Когда «Вечерний альбом» попал на прилавки книжных магазинов, она еще прилежно посещала гимназию – была ученицей седьмого класса[36] гимназии Брюхоненко, где, кстати, училась теперь и Анастасия. Никто из окружающих не подозревал, что у гимназистки Цветаевой вышла книга. Даже профессор Цветаев, поглощенный приготовлениями к близкому уже открытию созданного им Музея изящных искусств, не пытался узнать, правдивы ли слухи, согласно которым его старшая дочь намерена посвятить себя литературной карьере. Марина ничуть не страдала от этого заговора молчания вокруг своего первого творения. Наоборот, это ее скорее успокаивало. Гордая и застенчивая девушка смертельно боялась, что ее вытащат из тени. Всякая шумиха, любые пересуды наводили на нее ужас.
Однако среди вороха книжной продукции конца 1910 года некоторые критики заметили и небольшую по объему книжечку, написанную никому не известной поэтессой, чья фамилия так прелестно напоминала слово «цветок». Валерий Брюсов, сначала воздав должное другому дебютанту, Илье Эренбургу, отметил и многообещающий «Вечерний альбом», высказав, однако, сожаление о том, что в описаниях своей личной жизни автор «расточает понапрасну талант на бесполезные, хоть и элегантные пустяки». Зато Гумилев в петербургском журнале «Аполлон» утверждал, что скромный сборник заслуживает внимания и симпатии и было бы неверно видеть в нем только «милую книгу девических признаний», тогда как это «книга прекрасных стихов». И наконец, Максимилиан Волошин в московской газете «Утро России», обозревая женскую поэзию, посвятил «Вечернему альбому» теплые строки, говоря, что он очарован гармонией наивного стиха, который «располагается на границе детства и отрочества».
Никто не сообщил Марине о появлении этой последней рецензии, подписанной тридцатитрехлетним и вполне авторитетным поэтом. Не подозревая о реакции на свою первую книгу, она думала только о том, что надо писать новые стихи, не заботясь ни о своем будущем, ни о будущем своих произведений.
Как-то декабрьским вечером 1910 года в «шоколадном доме» раздался звонок. Марина открыла дверь, думая, что это кто-то из друзей семьи. Но перед ней предстал незнакомец.
«На пороге цилиндр. Из-под цилиндра безмерное лицо в оправе вьющейся недлинной бороды.

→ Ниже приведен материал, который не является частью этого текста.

`src/rtl/arm_shifter_seq_if.sv`:
```
// rtl/arm_shifter_seq_if.sv - operand/result handshake bundle for the iterative ARM shifter.
interface arm_shifter_seq_if #(
  parameter int WIDTH = 32
);
  logic             in_valid;
  logic             in_ready;
  logic [2:0]       op_type;
  logic [WIDTH-1:0] op_value;
  logic [7:0]       op_amount;
  logic             carry_in;
  logic             out_valid;
  logic             out_ready;
  logic [WIDTH-1:0] result;
  logic             carry_out;
  logic             out_err;

  modport master (
    output in_valid, op_type, op_value, op_amount, carry_in, out_ready,
    input  in_ready, out_valid, result, carry_out, out_err
  );

  modport slave (
    input  in_valid, op_type, op_value, op_amount, carry_in, out_ready,
    output in_ready, out_valid, result, carry_out, out_err
  );
endinterface

```
`src/rtl/arm_shifter_seq.sv`:
```
// rtl/arm_shifter_seq.sv - multi-cycle ARM shifter operand unit, at most STEP bits per clock.
module arm_shifter_seq #(
  parameter int WIDTH = 32,
  parameter int STEP  = 8
) (
  input logic               clk,
  input logic               reset,
  arm_shifter_seq_if.slave  bus
);
  typedef enum logic [1:0] {IDLE, SHIFT, DONE} state_t;

  localparam int RW = $clog2(WIDTH + 2);
  localparam int AW = $clog2(WIDTH);

  localparam logic [2:0] OP_LSL = 3'd0;
  localparam logic [2:0] OP_LSR = 3'd1;
  localparam logic [2:0] OP_ASR = 3'd2;
  localparam logic [2:0] OP_ROR = 3'd3;
  localparam logic [2:0] OP_RRX = 3'd4;
  localparam logic [2:0] OP_IMM = 3'd5;

  state_t           state_q;
  logic [WIDTH-1:0] val_q;
  logic [2:0]       type_q;
  logic             carry_q;
  logic             err_q;
  logic [RW-1:0]    rem_q;

  logic             accept;
  logic [WIDTH-1:0] ld_val_d;
  logic             ld_carry_d;
  logic             ld_err_d;
  logic [RW-1:0]    ld_rem_d;
  logic [AW-1:0]    ror_r;
  logic [AW-1:0]    imm_r;

  logic [RW-1:0]    step_s;
  logic [WIDTH-1:0] lsl_pre;
  logic [WIDTH-1:0] rsh_pre;
  logic [WIDTH-1:0] sh_val_d;
  logic             sh_carry_d;

  assign bus.in_ready  = ~reset & ((state_q == IDLE) | ((state_q == DONE) & bus.out_ready));
  assign accept        = bus.in_valid & bus.in_ready;
  assign bus.out_valid = (state_q == DONE);
  assign bus.result    = val_q;
  assign bus.carry_out = carry_q;
  assign bus.out_err   = err_q;

  // Everything the shift loop needs is decided here, once, on the accept edge.
  always_comb begin
    ld_val_d   = bus.op_value;
    ld_carry_d = bus.carry_in;
    ld_err_d   = 1'b0;
    ld_rem_d   = '0;
    ror_r      = bus.op_amount[AW-1:0];
    imm_r      = AW'({bus.op_amount[3:0], 1'b0});
    case (bus.op_type)
      OP_LSL, OP_LSR, OP_ASR: begin
        if (bus.op_amount > 8'(WIDTH + 1)) ld_rem_d = RW'(WIDTH + 1);
        else                               ld_rem_d = RW'(bus.op_amount);
      end
      OP_ROR: begin
        ld_rem_d = RW'(ror_r);
        if ((bus.op_amount != 8'd0) && (ror_r == '0)) ld_carry_d = bus.op_value[WIDTH-1];
      end
      OP_IMM: begin
        ld_val_d = WIDTH'(bus.op_value[7:0]);
        ld_rem_d = RW'(imm_r);
        // A full-turn rotate of a zero-extended byte leaves the top bit, which is 0.
        if ((bus.op_amount[3:0] != 4'd0) && (imm_r == '0)) ld_carry_d = 1'b0;
      end
      OP_RRX: begin
        ld_val_d   = {bus.carry_in, bus.op_value[WIDTH-1:1]};
        ld_carry_d = bus.op_value[0];
      end
      default: ld_err_d = 1'b1;
    endcase
  end

  always_comb begin
    step_s  = (rem_q > RW'(STEP)) ? RW'(STEP) : rem_q;
    lsl_pre = val_q << (step_s - RW'(1));
    rsh_pre = val_q >> (step_s - RW'(1));
    case (type_q)
      OP_LSL: begin
        sh_val_d   = val_q << step_s;
        sh_carry_d = lsl_pre[WIDTH-1];
      end
      OP_LSR: begin
        sh_val_d   = val_q >> step_s;
        sh_carry_d = rsh_pre[0];
      end
      OP_ASR: begin
        sh_val_d   = $signed(val_q) >>> step_s;
        sh_carry_d = rsh_pre[0];
      end
      default: begin
        sh_val_d   = (val_q >> step_s) | (val_q << (RW'(WIDTH) - step_s));
        sh_carry_d = rsh_pre[0];
      end
    endcase
  end

  always_ff @(posedge clk) begin
    if (reset) begin
      state_q <= IDLE;
      val_q   <= '0;
      type_q  <= 3'd0;
      carry_q <= 1'b0;
      err_q   <= 1'b0;
      rem_q   <= '0;
    end else if (accept) begin
      val_q   <= ld_val_d;
      type_q  <= bus.op_type;
      carry_q <= ld_carry_d;
      err_q   <= ld_err_d;
      rem_q   <= ld_rem_d;
      state_q <= (ld_rem_d != '0) ? SHIFT : DONE;
    end else begin
      case (state_q)
        SHIFT: begin
          val_q   <= sh_val_d;
          carry_q <= sh_carry_d;
          rem_q   <= rem_q - step_s;
          if (rem_q == step_s) state_q <= DONE;
        end
        DONE: begin
          if (bus.out_ready) state_q <= IDLE;
        end
        default: ;
      endcase
    end
  end
endmodule
```
`src/flat_wrapper.sv`:
```
// flat-port wrapper written by rule: the top's interface ports become plain ports
module arm_shifter_seq_flat 
#(
  parameter int WIDTH = 32,
  parameter int STEP  = 8
)
  (clk, reset, bus_in_valid, bus_op_type, bus_op_value, bus_op_amount, bus_carry_in, bus_out_ready, bus_in_ready, bus_out_valid, bus_result, bus_carry_out, bus_out_err);
  arm_shifter_seq_if #(.WIDTH(WIDTH)) bus_i ();
  input logic clk;
  input logic reset;
  input wire logic [$bits(bus_i.in_valid)-1:0] bus_in_valid;
  input wire logic [$bits(bus_i.op_type)-1:0] bus_op_type;
  input wire logic [$bits(bus_i.op_value)-1:0] bus_op_value;
  input wire logic [$bits(bus_i.op_amount)-1:0] bus_op_amount;
  input wire logic [$bits(bus_i.carry_in)-1:0] bus_carry_in;
  input wire logic [$bits(bus_i.out_ready)-1:0] bus_out_ready;
  output wire logic [$bits(bus_i.in_ready)-1:0] bus_in_ready;
  output wire logic [$bits(bus_i.out_valid)-1:0] bus_out_valid;
  output wire logic [$bits(bus_i.result)-1:0] bus_result;
  output wire logic [$bits(bus_i.carry_out)-1:0] bus_carry_out;
  output wire logic [$bits(bus_i.out_err)-1:0] bus_out_err;
  assign bus_i.in_valid = bus_in_valid;
  assign bus_i.op_type = bus_op_type;
  assign bus_i.op_value = bus_op_value;
  assign bus_i.op_amount = bus_op_amount;
  assign bus_i.carry_in = bus_carry_in;
  assign bus_i.out_ready = bus_out_ready;
  assign bus_in_ready = bus_i.in_ready;
  assign bus_out_valid = bus_i.out_valid;
  assign bus_result = bus_i.result;
  assign bus_carry_out = bus_i.carry_out;
  assign bus_out_err = bus_i.out_err;
  arm_shifter_seq #(.WIDTH(WIDTH), .STEP(STEP)) u_core (.clk(clk), .reset(reset), .bus(bus_i));
endmodule
```
`config.mk`:
```
export PLATFORM = sky130hd
export DESIGN_NAME = arm_shifter_seq_flat
export DESIGN_NICKNAME = d
export VERILOG_FILES = /design/src/rtl/arm_shifter_seq_if.sv /design/src/rtl/arm_shifter_seq.sv /design/src/flat_wrapper.sv
export SDC_FILE = /design/constraint.sdc
export NUM_CORES = 1
export LEC_CHECK = 0
export ABC_AREA = 1
export BUFFER_PORTS_ARGS = -buffer_cell sky130_fd_sc_hd__buf_4
export CORE_MARGIN = 2
export CORE_UTILIZATION = 40
export DETAILED_ROUTE_END_ITERATION = 6
export PLACE_DENSITY = 0.64
export SYNTH_ARGS = -nofsm -noshare
export SYNTH_HDL_FRONTEND = slang
export SYNTH_SLANG_ARGS = --single-unit
```
`constraint.sdc`:
```
create_clock -name clk -period 5.7 [get_ports clk]
set_input_delay 1.14 -clock clk [delete_from_list [all_inputs] [get_ports clk]]
set_output_delay 1.14 -clock clk [all_outputs]
set_load 0.02 [all_outputs]
```
==> metrics.csv <==
metric,value,unit
hold-critical path depth,2,
Post-CTS Setup Inserts,0,
Starting Density,40.5,%
Final Hold Vio Count,0,
# setup viols final,0,
hold crit path type,register to register,
wire length on met3,3630,um
Metal-1 WL,11800,um
"reg-to-reg slack, setup",1.64,ns
routed wirelength normalized by instance count,18.4,um
end of the worst register-to-register path,u_core.bus.result[27]$_SDFFE_PP0P_,
layout cells sized above 1,9.66,%
"Slew Viols, Final",0,
Die Height,135,um
Min-Delay Endpoint,u_core.type_q[0]$_SDFFE_PP0P_,
pin count of the biggest net entering global routing,66,
die width,135,um
routed wl met2,12600,um
Die ar.,18300,um2
core area,17100,um2
Worst Setup Path Type,register to register,
Fill cells,1945,
Max Freq,246,MHz
fin crit period,4.06,ns
via-per-instance ratio,5.97,
detailed placement HPWL,21900,um
hold_sp,u_core.type_q[0]$_SDFFE_PP0P_,
"Reg clk slew, reported paths",0.07,ns
PostCTS Resize Cnt,0,
remaining global-route overflow,0,
gr usage total,31.2,%
CTS Buf Count,5,
Setup TNS,0,ns
most frequent cells in the layout,"506 x nand2_1, 205 x nand3_1, 136 x inv_1, 100 x buf_4, 77 x a21oi_1",
antenna violations before repair,2,
power density cells,306,nW/um2
Slew HR,27.4,%
CP Capture Type,register,
Leakage,0.00383,uW
hold buffers post-CTS,0,
CTS tree,done,
Slew @ Worst Pin,1.09,ns
#FFs+latches synth,45,
post-route insts no fill,1592,
net count after synthesis,1399,
R2R Path Start,u_core.rem_q[4]$_SDFFE_PP0P_,
syn avg cell area,5.13,um2
Syn Inst Count,1346,
Via Count,9501,
RSZ-0062 raised after global routing,false,
CTS max path bufs,2,
starting DRC count in detailed routing,1607,
first-pass GRT wire length,45100,um
outcome,completed,
"Area growth, synth to finish",10.5,%
# H-tree levels,2,
ANT nets after route,0,
sequential area share after synthesis,13.0,%
CTS root buf,clkbuf_16,
Clock Sinks,45,
FF-to-FF path depth,14,
Worst EP required,5.87,ns
CP Max Fanout,26,
placed instance count,1584,
I/O pins,84,
routed wire length,29300,um
Clock Latency Late Sink,0.30,ns
Nets,1419,
Post-route DRC,0,
Top Metal Used,met4,
Std-Cell Rows,48,
Yosys cell types,48,
first drt pass iteration count,6,
Ys Warns,0,
vias in the first global route,8372,
PortBufs,83,
clock skew,0.00715,ns
crit share post-route,71.2,%
CP Launch Type,register,
routability congestion estimate,0.999,
"most common cell after layout, fill and taps aside",nand2_1,
ant diodes,0,
Max Cap Viol,0,
CP arrival,4.23,ns
cell area after synthesis,6910,um2
maximum VDD drop,0.171,mV
logic make-up (layout without fill, tap and decap cells):
group / after synthesis / in the layout / synth area share [%]
other cells: 1 / 1 / 0.0543
simple gates: 796 / 796 / 49.2
xor+xnor: 3 / 3 / 0.381
compound gates: 266 / 266 / 22.0
buf+inv: 229 / 250 / 14.2
mux: 1 / 1 / 0.145
fa+ha+maj: 5 / 5 / 0.906
flops: 45 / 45 / 13.0
routing by layer:
metal  vias up  track usage [%]
met4         0             13.6
li1       4511                -
met1      4276             42.6
met3       101             6.73
met5         -                0
met2       613             47.4
how the worst max path moves through the flow:
stage | startpoint | endpoint | slack [ns] | depth (start not counted)
final | u_core.rem_q[4]$_SDFFE_PP0P_ | u_core.bus.result[27]$_SDFFE_PP0P_ | 1.64 | 14
after global routing | u_core.rem_q[4]$_SDFFE_PP0P_ | u_core.bus.result[26]$_SDFFE_PP0P_ | 1.36 | 14
after CTS | u_core.rem_q[4]$_SDFFE_PP0P_ | u_core.bus.result[26]$_SDFFE_PP0P_ | 1.80 | 14
after detailed placement | u_core.rem_q[4]$_SDFFE_PP0P_ | u_core.bus.result[26]$_SDFFE_PP0P_ | 1.78 | 14
after global placement | u_core.rem_q[5]$_SDFFE_PP0P_ | u_core.bus.result[26]$_SDFFE_PP0P_ | 1.84 | 14
after floorplan | reset | bus_in_ready | 2.81 | 3
Yosys cell counts, drive strengths merged:
library cell  count  area [um2]
a41oi             1        8.76
a221oi            3        26.3
buf              52         317
inv             141         529
o22ai            23         144
nand2           512        1950
a31oi            15        93.8
o21ai           105         533
a21oi            78         394
dfxtp            45         901
nor2             48         208
clkinv            1        3.75
nand3           208        1060
nor3              4        31.3
clkbuf           35         131
conb              1        3.75
a211oi            1        7.51
or2               3        18.8
a2bb2oi           1        8.76
xor2              2        17.5
ha                5        62.6
o21a              3        22.5
o221ai            6        52.6
nand4            20         125
o31ai             1        7.51
and2              1        6.26
a31o              2        17.5
xnor2             1        8.76
o211ai           25         188
o311ai            2        17.5
mux2i             1        10.0
flip-flops by register name (all words and copies together) (netlist names):
register	count
u_core.bus.result	32
u_core.rem_q	6
u_core.type_q	3
u_core.state_q	2
u_core.bus.carry_out	1
u_core.bus.out_err	1
critical path: stages, from the launching register on:
cell     delay [ns]
dfxtp_1        0.35
nor2_4         0.32
nand3_2        0.50
ha_1           1.03
inv_1          0.61
nand3_1        0.31
o21ai_0        0.14
nand3_1        0.14
nand2_1        0.08
nand2_1        0.07
nand2_1        0.05
nand2_1        0.06
nand3_1        0.07
nand2_1        0.10
a21oi_1        0.08
stage by stage:
| step | area, um2 | hold slack [ns] | util (%) | worst slack [ns] | total power [uW] |
|---|---|---|---|---|---|
| floorplan | 6910 | 0.458 | - | 2.81 | 1530 |
| finish | 7630 | 0.496 | 44.7 | 1.64 | 2340 |
| CTS | 7630 | 0.495 | 44.7 | 1.80 | 2280 |
| detailed placement | 7490 | 0.486 | 43.9 | 1.78 | 1980 |
| global route | 7630 | 0.536 | 44.7 | 1.36 | 2500 |
| global placement | 7490 | 0.481 | 43.9 | 1.84 | 1990 |
final cells by class:
type	count	area, um2	share of cell area, %
Multi-Input combinational cell	1072	5020	65.8
Sequential cell	45	901	11.8
Timing Repair Buffer	100	751	9.84
Inverter	142	533	6.99
Tap cell	225	282	3.69
Clock buffer	7	133	1.74
Clock inverter	1	7.51	0.0984
power by group:
group | internal (uW) | total [uW] | switching, uW
Sequential | 356 | 407 | 51.7
Combinational | 489 | 1640 | 1150
Clock | 163 | 292 | 128
Total | 1010 | 2340 | 1330
No activity file was read; power rests on OpenSTA's default activity.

Вкрадчивый голос: – Можно мне видеть Марину Цветаеву? – Я. – А я – Макс Волошин. К вам можно? – Очень!
Прошли наверх, в детские комнаты. – Вы читали мою статью о вас? – Нет. – Я так и думал и потому вам ее принес. Она уже месяц, как появилась».[37]
Марина пробегала глазами хвалебную статью, пока Волошин внимательно изучал ее лицо, скрытое очками с толстыми стеклами. Он грузный и тяжело дышит. А может быть, он так же взволнован, как она сама? К ним присоединяется Анастасия. Разговор искрится – словно солью посыпан огонь. Говорят обо всем подряд, но прежде всего – о литературе. Имена иностранных писателей звучат вперемешку с именами русских литераторов-современников. Когда Волошин удивился, неужели Марине было нелюбопытно просмотреть прессу после выхода «Вечернего альбома», она призналась: «Я газет не читаю и никого не вижу. Мой отец до сих пор не знает, что я выпустила книгу. Может быть, знает, но молчит. И в гимназии молчат». Улыбнувшись последнему замечанию, гость вежливо поинтересовался: «А что вы делаете в гимназии?» – на что получил мгновенный ответ: «Пишу стихи». Волошин сразу же попросил ее прочесть несколько стихотворений. Тронутая его интересом, она повиновалась. Марина читала строфы, где было взвешено каждое слово, голос ее дрожал, глаза горели, она стала почти красавицей. Волошин был покорен, он покинул сестер только поздним вечером. А назавтра прислал Марине стихи, в которых приравнивал их встречу к «чуду». Что оставалось делать в таких условиях? Как минимум поблагодарить и пригласить «в старый дом со ставнями», если он «не боится замерзнуть».